(Exercise inputs)
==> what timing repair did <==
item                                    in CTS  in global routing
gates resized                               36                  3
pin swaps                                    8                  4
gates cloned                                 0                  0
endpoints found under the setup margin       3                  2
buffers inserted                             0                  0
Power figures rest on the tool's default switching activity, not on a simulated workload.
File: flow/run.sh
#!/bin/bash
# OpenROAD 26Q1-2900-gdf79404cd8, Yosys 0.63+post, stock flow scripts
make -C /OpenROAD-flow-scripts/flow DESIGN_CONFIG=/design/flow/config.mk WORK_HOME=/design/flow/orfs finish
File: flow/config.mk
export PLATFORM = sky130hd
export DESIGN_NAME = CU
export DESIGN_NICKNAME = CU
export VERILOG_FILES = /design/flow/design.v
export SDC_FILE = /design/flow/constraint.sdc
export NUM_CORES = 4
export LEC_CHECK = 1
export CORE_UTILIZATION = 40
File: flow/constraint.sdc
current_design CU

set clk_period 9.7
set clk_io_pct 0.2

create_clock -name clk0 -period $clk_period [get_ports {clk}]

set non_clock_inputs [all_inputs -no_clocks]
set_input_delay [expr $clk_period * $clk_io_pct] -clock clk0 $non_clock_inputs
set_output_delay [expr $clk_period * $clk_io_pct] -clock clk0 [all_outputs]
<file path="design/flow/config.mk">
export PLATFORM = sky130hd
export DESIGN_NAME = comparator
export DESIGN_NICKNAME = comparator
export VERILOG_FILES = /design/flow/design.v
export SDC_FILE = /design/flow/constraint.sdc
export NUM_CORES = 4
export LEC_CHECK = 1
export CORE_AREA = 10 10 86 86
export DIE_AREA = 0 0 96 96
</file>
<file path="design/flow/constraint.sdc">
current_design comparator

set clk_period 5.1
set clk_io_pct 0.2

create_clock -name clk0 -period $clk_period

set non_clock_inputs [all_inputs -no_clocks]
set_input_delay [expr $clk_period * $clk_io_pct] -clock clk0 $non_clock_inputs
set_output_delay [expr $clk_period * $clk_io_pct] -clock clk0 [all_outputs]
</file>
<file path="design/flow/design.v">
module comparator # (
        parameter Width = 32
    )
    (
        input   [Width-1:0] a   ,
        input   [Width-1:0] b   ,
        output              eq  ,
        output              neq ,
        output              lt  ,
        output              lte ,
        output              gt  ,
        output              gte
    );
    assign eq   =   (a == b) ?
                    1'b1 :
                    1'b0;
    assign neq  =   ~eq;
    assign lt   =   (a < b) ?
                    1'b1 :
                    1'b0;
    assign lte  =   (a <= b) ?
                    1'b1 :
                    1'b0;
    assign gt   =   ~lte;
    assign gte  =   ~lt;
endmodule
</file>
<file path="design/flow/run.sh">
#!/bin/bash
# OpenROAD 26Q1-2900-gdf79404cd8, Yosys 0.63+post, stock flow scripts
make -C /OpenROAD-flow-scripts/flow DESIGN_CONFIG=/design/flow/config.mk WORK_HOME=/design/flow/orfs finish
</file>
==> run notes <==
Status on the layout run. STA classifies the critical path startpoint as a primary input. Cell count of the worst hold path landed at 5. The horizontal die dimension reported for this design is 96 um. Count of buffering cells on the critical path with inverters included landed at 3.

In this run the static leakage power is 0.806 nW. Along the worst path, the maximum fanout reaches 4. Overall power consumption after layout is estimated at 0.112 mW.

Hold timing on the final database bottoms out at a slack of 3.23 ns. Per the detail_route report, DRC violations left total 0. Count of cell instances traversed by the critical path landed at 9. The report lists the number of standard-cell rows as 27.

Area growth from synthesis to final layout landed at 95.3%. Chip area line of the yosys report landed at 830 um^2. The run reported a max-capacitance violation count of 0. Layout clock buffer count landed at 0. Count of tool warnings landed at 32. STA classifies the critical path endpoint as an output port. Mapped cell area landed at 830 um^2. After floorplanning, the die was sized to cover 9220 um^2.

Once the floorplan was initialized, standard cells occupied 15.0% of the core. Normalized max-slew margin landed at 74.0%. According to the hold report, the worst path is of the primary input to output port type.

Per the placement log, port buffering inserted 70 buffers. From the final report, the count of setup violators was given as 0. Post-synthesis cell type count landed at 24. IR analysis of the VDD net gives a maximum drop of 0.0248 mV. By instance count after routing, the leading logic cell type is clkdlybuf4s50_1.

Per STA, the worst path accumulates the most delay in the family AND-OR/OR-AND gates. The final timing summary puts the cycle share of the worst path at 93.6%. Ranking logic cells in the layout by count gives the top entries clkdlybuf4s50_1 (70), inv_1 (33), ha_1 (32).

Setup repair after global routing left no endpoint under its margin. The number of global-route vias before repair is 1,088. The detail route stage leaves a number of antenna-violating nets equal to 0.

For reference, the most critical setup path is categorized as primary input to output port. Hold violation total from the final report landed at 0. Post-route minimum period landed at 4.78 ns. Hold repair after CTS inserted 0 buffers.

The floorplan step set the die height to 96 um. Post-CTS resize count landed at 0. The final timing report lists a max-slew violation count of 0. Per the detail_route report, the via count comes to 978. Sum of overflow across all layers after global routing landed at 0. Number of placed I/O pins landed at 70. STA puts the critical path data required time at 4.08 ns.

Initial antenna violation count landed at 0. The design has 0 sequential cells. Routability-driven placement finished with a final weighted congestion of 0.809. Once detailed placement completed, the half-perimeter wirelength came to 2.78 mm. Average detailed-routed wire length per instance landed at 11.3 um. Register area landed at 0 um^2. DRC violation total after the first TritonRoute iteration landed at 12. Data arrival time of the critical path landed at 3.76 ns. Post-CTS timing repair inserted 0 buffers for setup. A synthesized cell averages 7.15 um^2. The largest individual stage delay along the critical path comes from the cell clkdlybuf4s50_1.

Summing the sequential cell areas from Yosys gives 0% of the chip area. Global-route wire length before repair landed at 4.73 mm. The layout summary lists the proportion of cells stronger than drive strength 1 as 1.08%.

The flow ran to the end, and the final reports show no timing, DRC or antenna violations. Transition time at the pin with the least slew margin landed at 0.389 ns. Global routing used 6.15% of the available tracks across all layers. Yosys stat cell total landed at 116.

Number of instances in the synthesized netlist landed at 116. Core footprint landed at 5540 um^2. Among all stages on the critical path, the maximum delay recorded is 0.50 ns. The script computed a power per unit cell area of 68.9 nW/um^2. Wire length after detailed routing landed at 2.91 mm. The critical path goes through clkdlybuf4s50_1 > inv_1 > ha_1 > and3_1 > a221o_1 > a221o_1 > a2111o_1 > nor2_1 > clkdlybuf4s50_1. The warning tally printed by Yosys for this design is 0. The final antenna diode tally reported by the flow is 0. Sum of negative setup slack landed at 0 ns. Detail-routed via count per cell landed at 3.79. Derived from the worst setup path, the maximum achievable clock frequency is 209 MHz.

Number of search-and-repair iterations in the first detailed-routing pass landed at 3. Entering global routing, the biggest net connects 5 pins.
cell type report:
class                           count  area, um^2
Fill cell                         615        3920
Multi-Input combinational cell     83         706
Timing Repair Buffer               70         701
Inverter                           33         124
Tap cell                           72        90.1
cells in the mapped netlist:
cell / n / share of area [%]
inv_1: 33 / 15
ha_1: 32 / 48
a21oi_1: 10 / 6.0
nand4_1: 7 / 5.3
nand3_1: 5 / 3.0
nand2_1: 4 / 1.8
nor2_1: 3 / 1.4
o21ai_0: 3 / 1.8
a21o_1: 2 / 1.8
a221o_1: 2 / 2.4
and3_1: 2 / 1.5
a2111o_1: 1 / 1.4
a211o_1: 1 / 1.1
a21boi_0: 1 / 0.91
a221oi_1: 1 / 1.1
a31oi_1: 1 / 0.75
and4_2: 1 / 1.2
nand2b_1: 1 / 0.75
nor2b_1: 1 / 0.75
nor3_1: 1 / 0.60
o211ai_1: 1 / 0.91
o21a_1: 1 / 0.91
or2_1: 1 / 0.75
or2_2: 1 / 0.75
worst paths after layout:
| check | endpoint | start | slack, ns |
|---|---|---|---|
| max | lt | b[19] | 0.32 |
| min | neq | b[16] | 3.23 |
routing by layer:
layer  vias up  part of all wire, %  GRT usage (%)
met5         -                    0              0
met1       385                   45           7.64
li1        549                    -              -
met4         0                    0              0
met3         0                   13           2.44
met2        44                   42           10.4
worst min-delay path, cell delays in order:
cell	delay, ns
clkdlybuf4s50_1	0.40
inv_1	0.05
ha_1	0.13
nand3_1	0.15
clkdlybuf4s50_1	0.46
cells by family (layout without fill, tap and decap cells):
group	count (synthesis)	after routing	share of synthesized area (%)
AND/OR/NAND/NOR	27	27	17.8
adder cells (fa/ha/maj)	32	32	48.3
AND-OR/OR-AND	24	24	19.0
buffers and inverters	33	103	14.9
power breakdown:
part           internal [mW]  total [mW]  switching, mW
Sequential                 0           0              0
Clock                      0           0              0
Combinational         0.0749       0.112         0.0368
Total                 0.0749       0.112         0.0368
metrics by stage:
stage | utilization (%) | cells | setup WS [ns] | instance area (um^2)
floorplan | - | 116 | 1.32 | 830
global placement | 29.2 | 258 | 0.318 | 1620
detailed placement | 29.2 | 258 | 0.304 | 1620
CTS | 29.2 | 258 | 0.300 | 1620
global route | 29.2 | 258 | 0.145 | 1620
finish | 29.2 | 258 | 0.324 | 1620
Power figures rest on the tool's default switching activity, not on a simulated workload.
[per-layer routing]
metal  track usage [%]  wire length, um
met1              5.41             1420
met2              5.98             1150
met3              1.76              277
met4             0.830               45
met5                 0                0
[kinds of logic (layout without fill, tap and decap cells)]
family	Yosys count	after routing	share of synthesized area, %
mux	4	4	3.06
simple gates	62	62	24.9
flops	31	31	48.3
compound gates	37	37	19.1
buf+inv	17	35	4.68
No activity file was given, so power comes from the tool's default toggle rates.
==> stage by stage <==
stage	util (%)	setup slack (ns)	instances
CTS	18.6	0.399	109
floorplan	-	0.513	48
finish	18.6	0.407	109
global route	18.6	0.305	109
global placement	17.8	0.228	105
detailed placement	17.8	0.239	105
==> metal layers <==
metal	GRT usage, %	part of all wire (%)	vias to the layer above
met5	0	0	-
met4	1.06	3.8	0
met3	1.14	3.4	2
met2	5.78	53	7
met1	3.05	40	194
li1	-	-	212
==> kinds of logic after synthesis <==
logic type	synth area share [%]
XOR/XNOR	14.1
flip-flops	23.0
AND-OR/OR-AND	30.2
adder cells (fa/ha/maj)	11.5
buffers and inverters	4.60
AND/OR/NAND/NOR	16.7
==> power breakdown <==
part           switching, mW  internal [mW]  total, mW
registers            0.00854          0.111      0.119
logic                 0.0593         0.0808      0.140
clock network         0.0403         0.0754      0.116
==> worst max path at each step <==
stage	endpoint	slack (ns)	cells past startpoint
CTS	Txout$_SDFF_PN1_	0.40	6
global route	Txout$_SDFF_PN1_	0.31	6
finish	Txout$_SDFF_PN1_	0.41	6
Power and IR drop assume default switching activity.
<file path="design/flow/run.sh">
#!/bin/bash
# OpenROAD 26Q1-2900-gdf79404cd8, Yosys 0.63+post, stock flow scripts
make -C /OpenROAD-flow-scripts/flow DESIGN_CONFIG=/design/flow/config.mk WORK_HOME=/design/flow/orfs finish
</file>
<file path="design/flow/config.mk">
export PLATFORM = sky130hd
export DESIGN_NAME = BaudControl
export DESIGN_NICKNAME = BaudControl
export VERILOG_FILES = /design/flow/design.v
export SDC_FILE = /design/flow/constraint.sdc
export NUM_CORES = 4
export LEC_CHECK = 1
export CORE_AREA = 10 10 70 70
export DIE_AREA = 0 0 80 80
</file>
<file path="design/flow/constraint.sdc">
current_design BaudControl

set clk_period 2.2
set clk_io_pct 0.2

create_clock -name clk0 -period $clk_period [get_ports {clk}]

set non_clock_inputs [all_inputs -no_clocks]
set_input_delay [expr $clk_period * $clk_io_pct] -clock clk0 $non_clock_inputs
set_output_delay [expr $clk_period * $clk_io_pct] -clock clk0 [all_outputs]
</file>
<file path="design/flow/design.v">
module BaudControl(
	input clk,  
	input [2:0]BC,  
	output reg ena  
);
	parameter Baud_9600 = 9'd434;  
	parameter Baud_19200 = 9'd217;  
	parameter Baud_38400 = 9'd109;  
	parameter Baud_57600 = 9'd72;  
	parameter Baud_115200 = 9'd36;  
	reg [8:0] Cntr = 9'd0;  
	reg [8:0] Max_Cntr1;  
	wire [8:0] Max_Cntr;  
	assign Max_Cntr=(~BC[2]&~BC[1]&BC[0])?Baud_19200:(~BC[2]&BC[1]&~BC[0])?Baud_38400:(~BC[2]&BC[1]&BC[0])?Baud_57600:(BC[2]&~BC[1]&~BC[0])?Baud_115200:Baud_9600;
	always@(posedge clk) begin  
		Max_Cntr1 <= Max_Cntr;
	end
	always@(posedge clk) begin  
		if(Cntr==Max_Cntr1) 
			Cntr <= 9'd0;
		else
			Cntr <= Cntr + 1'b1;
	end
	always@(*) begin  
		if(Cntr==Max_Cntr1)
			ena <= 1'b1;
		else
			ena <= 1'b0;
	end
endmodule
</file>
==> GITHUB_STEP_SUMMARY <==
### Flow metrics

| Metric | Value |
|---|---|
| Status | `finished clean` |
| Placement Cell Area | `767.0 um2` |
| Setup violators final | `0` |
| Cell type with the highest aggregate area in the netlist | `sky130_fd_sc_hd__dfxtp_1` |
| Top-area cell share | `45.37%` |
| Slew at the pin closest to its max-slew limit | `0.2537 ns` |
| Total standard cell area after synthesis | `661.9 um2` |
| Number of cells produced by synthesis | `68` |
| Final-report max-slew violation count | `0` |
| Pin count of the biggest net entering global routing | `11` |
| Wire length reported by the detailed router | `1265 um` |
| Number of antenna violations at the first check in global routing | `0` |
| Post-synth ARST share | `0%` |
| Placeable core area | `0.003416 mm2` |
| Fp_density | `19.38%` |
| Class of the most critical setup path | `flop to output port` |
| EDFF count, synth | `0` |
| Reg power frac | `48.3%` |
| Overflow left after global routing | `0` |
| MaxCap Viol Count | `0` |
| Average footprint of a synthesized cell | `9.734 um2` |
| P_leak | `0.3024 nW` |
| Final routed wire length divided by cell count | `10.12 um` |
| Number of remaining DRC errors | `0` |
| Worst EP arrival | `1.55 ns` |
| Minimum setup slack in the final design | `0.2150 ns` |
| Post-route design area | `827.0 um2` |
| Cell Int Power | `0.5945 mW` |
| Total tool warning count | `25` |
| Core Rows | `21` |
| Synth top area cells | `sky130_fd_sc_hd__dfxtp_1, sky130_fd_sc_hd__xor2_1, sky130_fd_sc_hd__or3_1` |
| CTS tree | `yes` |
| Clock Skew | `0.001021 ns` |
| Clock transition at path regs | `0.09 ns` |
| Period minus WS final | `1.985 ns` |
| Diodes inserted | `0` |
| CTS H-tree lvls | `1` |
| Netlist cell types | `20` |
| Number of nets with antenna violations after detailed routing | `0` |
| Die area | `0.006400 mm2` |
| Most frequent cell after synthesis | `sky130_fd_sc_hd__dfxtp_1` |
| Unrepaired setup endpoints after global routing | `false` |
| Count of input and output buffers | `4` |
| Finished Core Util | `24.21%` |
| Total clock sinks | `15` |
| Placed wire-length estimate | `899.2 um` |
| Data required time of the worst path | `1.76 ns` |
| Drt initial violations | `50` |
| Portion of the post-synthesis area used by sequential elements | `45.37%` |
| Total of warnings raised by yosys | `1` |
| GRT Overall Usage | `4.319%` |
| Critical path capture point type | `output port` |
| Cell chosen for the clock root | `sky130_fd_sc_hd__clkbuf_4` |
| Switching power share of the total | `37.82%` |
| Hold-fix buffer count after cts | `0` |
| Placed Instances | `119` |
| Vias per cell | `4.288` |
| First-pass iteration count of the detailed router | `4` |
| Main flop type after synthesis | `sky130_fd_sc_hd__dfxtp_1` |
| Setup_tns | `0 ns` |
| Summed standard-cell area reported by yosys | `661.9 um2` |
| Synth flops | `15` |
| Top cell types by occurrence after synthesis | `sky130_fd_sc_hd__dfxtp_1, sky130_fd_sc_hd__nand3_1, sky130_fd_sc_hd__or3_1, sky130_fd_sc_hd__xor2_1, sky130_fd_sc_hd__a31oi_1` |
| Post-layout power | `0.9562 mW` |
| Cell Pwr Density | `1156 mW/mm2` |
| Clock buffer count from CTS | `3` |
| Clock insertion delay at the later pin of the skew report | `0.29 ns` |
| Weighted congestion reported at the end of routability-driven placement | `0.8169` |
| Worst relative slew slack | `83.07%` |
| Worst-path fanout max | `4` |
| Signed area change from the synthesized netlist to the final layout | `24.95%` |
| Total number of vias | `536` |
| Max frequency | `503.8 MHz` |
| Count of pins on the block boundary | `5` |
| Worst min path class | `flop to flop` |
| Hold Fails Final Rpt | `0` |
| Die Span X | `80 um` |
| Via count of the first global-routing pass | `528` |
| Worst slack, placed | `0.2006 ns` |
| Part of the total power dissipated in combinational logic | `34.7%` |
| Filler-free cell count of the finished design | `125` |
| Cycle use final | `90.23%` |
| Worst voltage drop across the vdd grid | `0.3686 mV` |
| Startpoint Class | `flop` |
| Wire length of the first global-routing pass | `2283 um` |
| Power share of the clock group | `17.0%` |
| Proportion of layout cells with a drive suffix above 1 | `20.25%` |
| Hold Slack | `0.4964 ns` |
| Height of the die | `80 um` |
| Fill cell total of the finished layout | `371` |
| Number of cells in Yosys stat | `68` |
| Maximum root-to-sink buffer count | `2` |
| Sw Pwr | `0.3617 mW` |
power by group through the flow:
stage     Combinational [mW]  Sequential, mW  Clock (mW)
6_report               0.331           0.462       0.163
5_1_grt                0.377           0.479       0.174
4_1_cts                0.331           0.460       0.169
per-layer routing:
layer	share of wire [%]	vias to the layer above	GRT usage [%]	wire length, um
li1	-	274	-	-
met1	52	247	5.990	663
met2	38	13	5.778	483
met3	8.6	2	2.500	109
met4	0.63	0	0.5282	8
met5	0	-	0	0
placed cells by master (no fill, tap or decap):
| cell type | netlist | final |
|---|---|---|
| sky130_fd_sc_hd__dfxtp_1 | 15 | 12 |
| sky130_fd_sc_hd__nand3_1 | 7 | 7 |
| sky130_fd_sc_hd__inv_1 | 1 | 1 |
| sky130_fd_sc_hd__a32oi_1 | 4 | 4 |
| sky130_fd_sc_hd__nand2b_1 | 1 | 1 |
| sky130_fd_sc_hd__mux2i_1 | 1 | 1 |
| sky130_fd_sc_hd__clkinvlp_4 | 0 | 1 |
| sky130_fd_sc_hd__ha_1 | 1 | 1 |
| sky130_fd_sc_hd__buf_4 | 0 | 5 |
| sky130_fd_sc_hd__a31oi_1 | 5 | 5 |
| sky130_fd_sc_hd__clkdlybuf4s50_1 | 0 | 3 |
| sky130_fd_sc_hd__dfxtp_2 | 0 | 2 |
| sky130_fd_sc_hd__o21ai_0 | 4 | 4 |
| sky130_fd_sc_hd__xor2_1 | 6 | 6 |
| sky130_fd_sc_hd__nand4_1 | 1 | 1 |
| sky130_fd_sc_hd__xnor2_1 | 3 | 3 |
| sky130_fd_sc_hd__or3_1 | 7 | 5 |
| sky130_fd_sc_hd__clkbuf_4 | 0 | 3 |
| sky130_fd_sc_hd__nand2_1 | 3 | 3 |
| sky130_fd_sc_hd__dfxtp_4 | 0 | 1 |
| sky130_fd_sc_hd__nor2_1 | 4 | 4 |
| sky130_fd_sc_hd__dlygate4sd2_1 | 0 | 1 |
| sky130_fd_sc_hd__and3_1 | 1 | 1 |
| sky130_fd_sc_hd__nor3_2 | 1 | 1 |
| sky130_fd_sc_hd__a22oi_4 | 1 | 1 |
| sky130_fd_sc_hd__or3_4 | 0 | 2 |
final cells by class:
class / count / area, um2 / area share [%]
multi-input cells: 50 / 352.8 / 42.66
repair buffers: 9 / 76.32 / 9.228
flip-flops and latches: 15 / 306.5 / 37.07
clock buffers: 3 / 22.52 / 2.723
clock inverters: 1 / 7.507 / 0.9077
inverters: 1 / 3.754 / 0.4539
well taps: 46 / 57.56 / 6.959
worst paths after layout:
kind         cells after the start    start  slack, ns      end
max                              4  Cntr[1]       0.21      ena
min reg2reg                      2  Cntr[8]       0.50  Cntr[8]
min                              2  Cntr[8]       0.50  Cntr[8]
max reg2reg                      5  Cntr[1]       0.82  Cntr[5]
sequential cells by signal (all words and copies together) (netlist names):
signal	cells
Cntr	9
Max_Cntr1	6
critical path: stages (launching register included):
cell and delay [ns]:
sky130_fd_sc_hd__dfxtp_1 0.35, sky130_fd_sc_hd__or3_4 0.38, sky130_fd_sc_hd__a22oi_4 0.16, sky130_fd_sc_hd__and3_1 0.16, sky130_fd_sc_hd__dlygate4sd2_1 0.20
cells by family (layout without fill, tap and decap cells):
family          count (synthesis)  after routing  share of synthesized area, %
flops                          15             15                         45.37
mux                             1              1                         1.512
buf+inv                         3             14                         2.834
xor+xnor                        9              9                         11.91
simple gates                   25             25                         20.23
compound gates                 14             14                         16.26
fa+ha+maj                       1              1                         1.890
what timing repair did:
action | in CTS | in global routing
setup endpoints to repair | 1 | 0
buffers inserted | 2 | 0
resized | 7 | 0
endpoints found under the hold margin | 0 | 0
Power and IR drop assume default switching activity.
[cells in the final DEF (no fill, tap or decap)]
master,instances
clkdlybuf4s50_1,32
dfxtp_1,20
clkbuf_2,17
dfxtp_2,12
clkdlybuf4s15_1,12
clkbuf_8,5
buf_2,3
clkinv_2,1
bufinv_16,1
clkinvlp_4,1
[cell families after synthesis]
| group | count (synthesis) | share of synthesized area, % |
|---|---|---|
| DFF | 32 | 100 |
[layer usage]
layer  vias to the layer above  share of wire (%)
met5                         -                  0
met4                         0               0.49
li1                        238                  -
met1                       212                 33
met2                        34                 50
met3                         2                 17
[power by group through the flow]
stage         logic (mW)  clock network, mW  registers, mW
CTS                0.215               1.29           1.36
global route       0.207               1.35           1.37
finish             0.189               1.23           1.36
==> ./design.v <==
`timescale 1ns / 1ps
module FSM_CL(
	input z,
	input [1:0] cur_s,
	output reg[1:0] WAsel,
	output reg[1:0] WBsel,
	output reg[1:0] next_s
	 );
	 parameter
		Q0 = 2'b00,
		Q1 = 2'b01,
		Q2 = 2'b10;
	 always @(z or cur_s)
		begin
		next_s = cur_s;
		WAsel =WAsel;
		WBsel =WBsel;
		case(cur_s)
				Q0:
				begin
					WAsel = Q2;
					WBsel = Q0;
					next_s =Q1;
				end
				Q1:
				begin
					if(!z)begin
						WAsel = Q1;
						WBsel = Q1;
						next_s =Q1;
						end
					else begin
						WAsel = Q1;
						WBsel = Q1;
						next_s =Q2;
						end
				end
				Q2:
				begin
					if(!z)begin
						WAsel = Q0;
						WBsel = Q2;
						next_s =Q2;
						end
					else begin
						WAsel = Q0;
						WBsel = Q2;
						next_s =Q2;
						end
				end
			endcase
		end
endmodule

(Problem details)
Would you return all lines from the preceding listing that contain the word "network"?

(Result)
clock network         0.0403         0.0754      0.116
stage         logic (mW)  clock network, mW  registers, mW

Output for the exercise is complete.